--- About this exercise ---
Below this line is a set of entries; quote exactly the lines from the line that contains "nor2_4,0.10" to the line that contains "gates resized for setup | 43 | 41", both lines included.

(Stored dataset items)
• • • • •

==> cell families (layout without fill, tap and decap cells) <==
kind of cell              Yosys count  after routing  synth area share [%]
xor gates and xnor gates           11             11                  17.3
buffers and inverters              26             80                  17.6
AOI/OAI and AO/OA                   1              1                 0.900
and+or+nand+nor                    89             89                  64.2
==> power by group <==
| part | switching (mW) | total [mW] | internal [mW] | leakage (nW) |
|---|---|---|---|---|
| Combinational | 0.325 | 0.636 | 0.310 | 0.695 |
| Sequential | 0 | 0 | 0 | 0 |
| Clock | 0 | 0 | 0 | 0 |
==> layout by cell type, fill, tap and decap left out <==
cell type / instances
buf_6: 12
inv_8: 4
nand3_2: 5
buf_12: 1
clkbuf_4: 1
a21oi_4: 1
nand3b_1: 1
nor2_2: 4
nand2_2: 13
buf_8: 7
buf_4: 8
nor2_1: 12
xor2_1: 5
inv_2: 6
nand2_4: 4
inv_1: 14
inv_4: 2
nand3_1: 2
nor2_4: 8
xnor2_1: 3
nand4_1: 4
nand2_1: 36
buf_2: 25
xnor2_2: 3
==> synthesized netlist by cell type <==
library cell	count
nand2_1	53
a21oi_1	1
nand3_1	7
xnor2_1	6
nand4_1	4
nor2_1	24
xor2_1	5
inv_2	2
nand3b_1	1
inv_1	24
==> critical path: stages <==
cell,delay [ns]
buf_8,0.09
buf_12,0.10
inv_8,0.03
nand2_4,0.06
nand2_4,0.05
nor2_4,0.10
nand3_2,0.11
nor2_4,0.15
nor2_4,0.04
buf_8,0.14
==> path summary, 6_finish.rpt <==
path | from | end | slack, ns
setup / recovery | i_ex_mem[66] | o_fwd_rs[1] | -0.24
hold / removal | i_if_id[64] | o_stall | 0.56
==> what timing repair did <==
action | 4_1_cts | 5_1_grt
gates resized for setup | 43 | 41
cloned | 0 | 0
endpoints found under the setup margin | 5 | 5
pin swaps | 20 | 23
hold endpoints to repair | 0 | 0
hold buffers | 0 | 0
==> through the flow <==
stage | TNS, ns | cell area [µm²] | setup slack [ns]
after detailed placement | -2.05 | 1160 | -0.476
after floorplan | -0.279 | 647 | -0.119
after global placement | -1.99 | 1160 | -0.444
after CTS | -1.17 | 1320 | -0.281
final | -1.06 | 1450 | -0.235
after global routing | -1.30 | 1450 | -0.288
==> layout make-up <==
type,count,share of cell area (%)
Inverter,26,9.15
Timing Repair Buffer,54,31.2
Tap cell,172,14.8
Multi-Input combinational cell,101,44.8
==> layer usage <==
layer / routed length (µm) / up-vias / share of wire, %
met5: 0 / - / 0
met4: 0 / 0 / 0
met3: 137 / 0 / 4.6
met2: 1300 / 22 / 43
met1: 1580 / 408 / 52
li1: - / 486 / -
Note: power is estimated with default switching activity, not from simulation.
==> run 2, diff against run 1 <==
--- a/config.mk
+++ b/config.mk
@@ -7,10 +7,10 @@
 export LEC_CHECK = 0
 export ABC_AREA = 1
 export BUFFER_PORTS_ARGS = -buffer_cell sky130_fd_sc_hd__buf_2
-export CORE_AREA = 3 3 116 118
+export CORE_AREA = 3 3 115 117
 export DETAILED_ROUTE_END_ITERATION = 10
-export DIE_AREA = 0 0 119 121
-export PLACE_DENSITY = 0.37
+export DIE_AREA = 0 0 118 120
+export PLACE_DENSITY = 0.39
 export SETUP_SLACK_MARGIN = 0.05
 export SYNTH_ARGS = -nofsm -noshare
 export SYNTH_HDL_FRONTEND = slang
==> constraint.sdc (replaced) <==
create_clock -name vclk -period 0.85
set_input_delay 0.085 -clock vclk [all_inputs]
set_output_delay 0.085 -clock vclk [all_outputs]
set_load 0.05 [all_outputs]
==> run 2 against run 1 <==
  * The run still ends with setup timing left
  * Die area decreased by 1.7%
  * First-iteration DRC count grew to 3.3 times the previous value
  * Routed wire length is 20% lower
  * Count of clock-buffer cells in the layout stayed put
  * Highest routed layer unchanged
$ cat src/design/ctrl_reg_bank.sv
//----------------------------------------
// control register bank
// writable regs and registered read mux
//----------------------------------------
module ctrl_reg_bank import board_ctrl_pkg::*; (
    input  logic                     clk125M,
    input  logic                     reset_i,
    input  reg_wr_t                  reg_wr_i,
    input  reg_addr_t                rd_addr_i,
    input  fw_stamp_t                fw_date_i,
    input  fw_stamp_t                fw_time_i,
    input  err_cnt_t [ETH_PORTS-1:0] rxerr_cnt_i,
    input  link_t                    link_i,
    input  logic                     mdio_in_i,
    output reg_word_t                rd_data_o,
    output mdio_ctrl_t               mdio_ctrl_o,
    output link_t                    phy_rst_o
);

    reg_word_t [TEST_ARRAY_COUNT-1:0] test_array;
    reg_word_t [ERR_WORDS-1:0]        err_words;   // low half first
    reg_addr_t                        wr_ta_off;
    reg_addr_t                        rd_ta_off;
    reg_addr_t                        rd_err_off;
    reg_word_t                        rd_word;

    assign err_words  = rxerr_cnt_i;
    // offsets wrap to large values below the base
    assign wr_ta_off  = reg_wr_i.addr - RA_TEST_ARRAY;
    assign rd_ta_off  = rd_addr_i - RA_TEST_ARRAY;
    assign rd_err_off = rd_addr_i - RA_RXERR0;

    //----------------------------------------
    // write decode
    //----------------------------------------
    always_ff @(posedge clk125M) begin
        if (reset_i) begin
            test_array  <= '0;
            phy_rst_o   <= '0;
            mdio_ctrl_o <= '0;  // dir 0, mdio released
        end else if (reg_wr_i.en) begin
            case (reg_wr_i.addr)
                RA_PHY_RST:   phy_rst_o        <= reg_wr_i.data[ETH_PORTS-1:0];
                RA_MDIO_CLK:  mdio_ctrl_o.mdc  <= reg_wr_i.data[0];
                RA_MDIO_DATA: mdio_ctrl_o.data <= reg_wr_i.data[0];
                RA_MDIO_DIR:  mdio_ctrl_o.dir  <= reg_wr_i.data[0];
                default: begin
                    // read-only and unmapped addresses fall through here
                    if (wr_ta_off < TEST_ARRAY_COUNT) begin
                        test_array[wr_ta_off] <= reg_wr_i.data;
                    end
                end
            endcase
        end
    end

    //----------------------------------------
    // read mux
    //----------------------------------------
    always_comb begin
        rd_word = '0;  // unmapped reads 0
        case (rd_addr_i)
            RA_FW_DATE:     rd_word = fw_date_i[15:0];
            RA_FW_DATE + 1: rd_word = fw_date_i[31:16];
            RA_FW_TIME:     rd_word = fw_time_i[15:0];
            RA_FW_TIME + 1: rd_word = fw_time_i[31:16];
            RA_FW_TYPE:     rd_word = FW_TYPE;
            RA_MAC_LINK:    rd_word = reg_word_t'(link_i);
            RA_PHY_RST:     rd_word = reg_word_t'(phy_rst_o);
            RA_MDIO_CLK:    rd_word = reg_word_t'(mdio_ctrl_o.mdc);
            RA_MDIO_DATA:   rd_word = reg_word_t'(mdio_ctrl_o.data);
            RA_MDIO_DIR:    rd_word = reg_word_t'(mdio_ctrl_o.dir);
            RA_MDIO_IN:     rd_word = reg_word_t'(mdio_in_i);
            default: begin
                if (rd_err_off < ERR_WORDS) begin
                    rd_word = err_words[rd_err_off];  // 2 words per port
                end else if (rd_ta_off < TEST_ARRAY_COUNT) begin
                    rd_word = test_array[rd_ta_off];
                end
            end
        endcase
    end

    // one cycle behind rd_addr_i
    always_ff @(posedge clk125M) begin
        rd_data_o <= rd_word;
    end

endmodule
File: config.mk
export PLATFORM = sky130hd
export DESIGN_NAME = fetch_top
export DESIGN_NICKNAME = d
export VERILOG_FILES = /design/src/design/fetch_pkg.sv /design/src/design/fetch_pc_gen.sv /design/src/design/fetch_if_stage.sv /design/src/design/fetch_jump_decode.sv /design/src/design/fetch_top.sv
export SDC_FILE = /design/constraint.sdc
export NUM_CORES = 1
export LEC_CHECK = 0
export BUFFER_PORTS_ARGS = -buffer_cell sky130_fd_sc_hd__buf_2
export CORE_ASPECT_RATIO = 2
export CORE_MARGIN = 2
export CORE_UTILIZATION = 49
export CTS_CLUSTER_DIAMETER = 40
export CTS_CLUSTER_SIZE = 40
export DETAILED_ROUTE_END_ITERATION = 12
export PLACE_DENSITY = 0.83
export SLEW_MARGIN = 20
export SYNTH_ARGS = -nofsm -noshare
export SYNTH_HDL_FRONTEND = slang
export SYNTH_SLANG_ARGS = --single-unit
File: constraint.sdc
create_clock -name i_clk -period 4.2 [get_ports i_clk]
set_input_delay 0.42 -clock i_clk [delete_from_list [all_inputs] [get_ports i_clk]]
set_output_delay 0.42 -clock i_clk [all_outputs]
set_load 0.01 [all_outputs]
`config.mk`:
```
export PLATFORM = sky130hd
export DESIGN_NAME = cpu_mem_top
export DESIGN_NICKNAME = d
export VERILOG_FILES = /design/src/rtl/cpu_mem_pkg.sv /design/src/rtl/cache_bram.sv /design/src/rtl/cpu_bus_arbiter.sv /design/src/rtl/cpu_dcache.sv /design/src/rtl/cpu_icache.sv /design/src/rtl/cpu_mem_top.sv
export SDC_FILE = /design/constraint.sdc
export NUM_CORES = 2
export LEC_CHECK = 0
export BUFFER_PORTS_ARGS = -buffer_cell sky130_fd_sc_hd__buf_4
export CAP_MARGIN = 20
export CORE_ASPECT_RATIO = 0.5
export CORE_UTILIZATION = 58
export CTS_BUF_LIST = sky130_fd_sc_hd__clkbuf_8
export DETAILED_ROUTE_END_ITERATION = 10
export GPL_ROUTABILITY_DRIVEN = 0
export PLACE_DENSITY = 0.78
export SLEW_MARGIN = 0
export SYNTH_ARGS = -nofsm -noshare
export SYNTH_HDL_FRONTEND = slang
export SYNTH_SLANG_ARGS = --single-unit
```
`constraint.sdc`:
```
create_clock -name i_clock -period 6.4 [get_ports i_clock]
set_clock_uncertainty 0.05 [all_clocks]
set_input_delay 1.28 -clock i_clock [delete_from_list [all_inputs] [get_ports i_clock]]
set_output_delay 1.28 -clock i_clock [all_outputs]
set_load 0.05 [all_outputs]
```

• • • • •

--- Your response ---
nor2_4,0.10
nand3_2,0.11
nor2_4,0.15
nor2_4,0.04
buf_8,0.14
==> path summary, 6_finish.rpt <==
path | from | end | slack, ns
setup / recovery | i_ex_mem[66] | o_fwd_rs[1] | -0.24
hold / removal | i_if_id[64] | o_stall | 0.56
==> what timing repair did <==
action | 4_1_cts | 5_1_grt
gates resized for setup | 43 | 41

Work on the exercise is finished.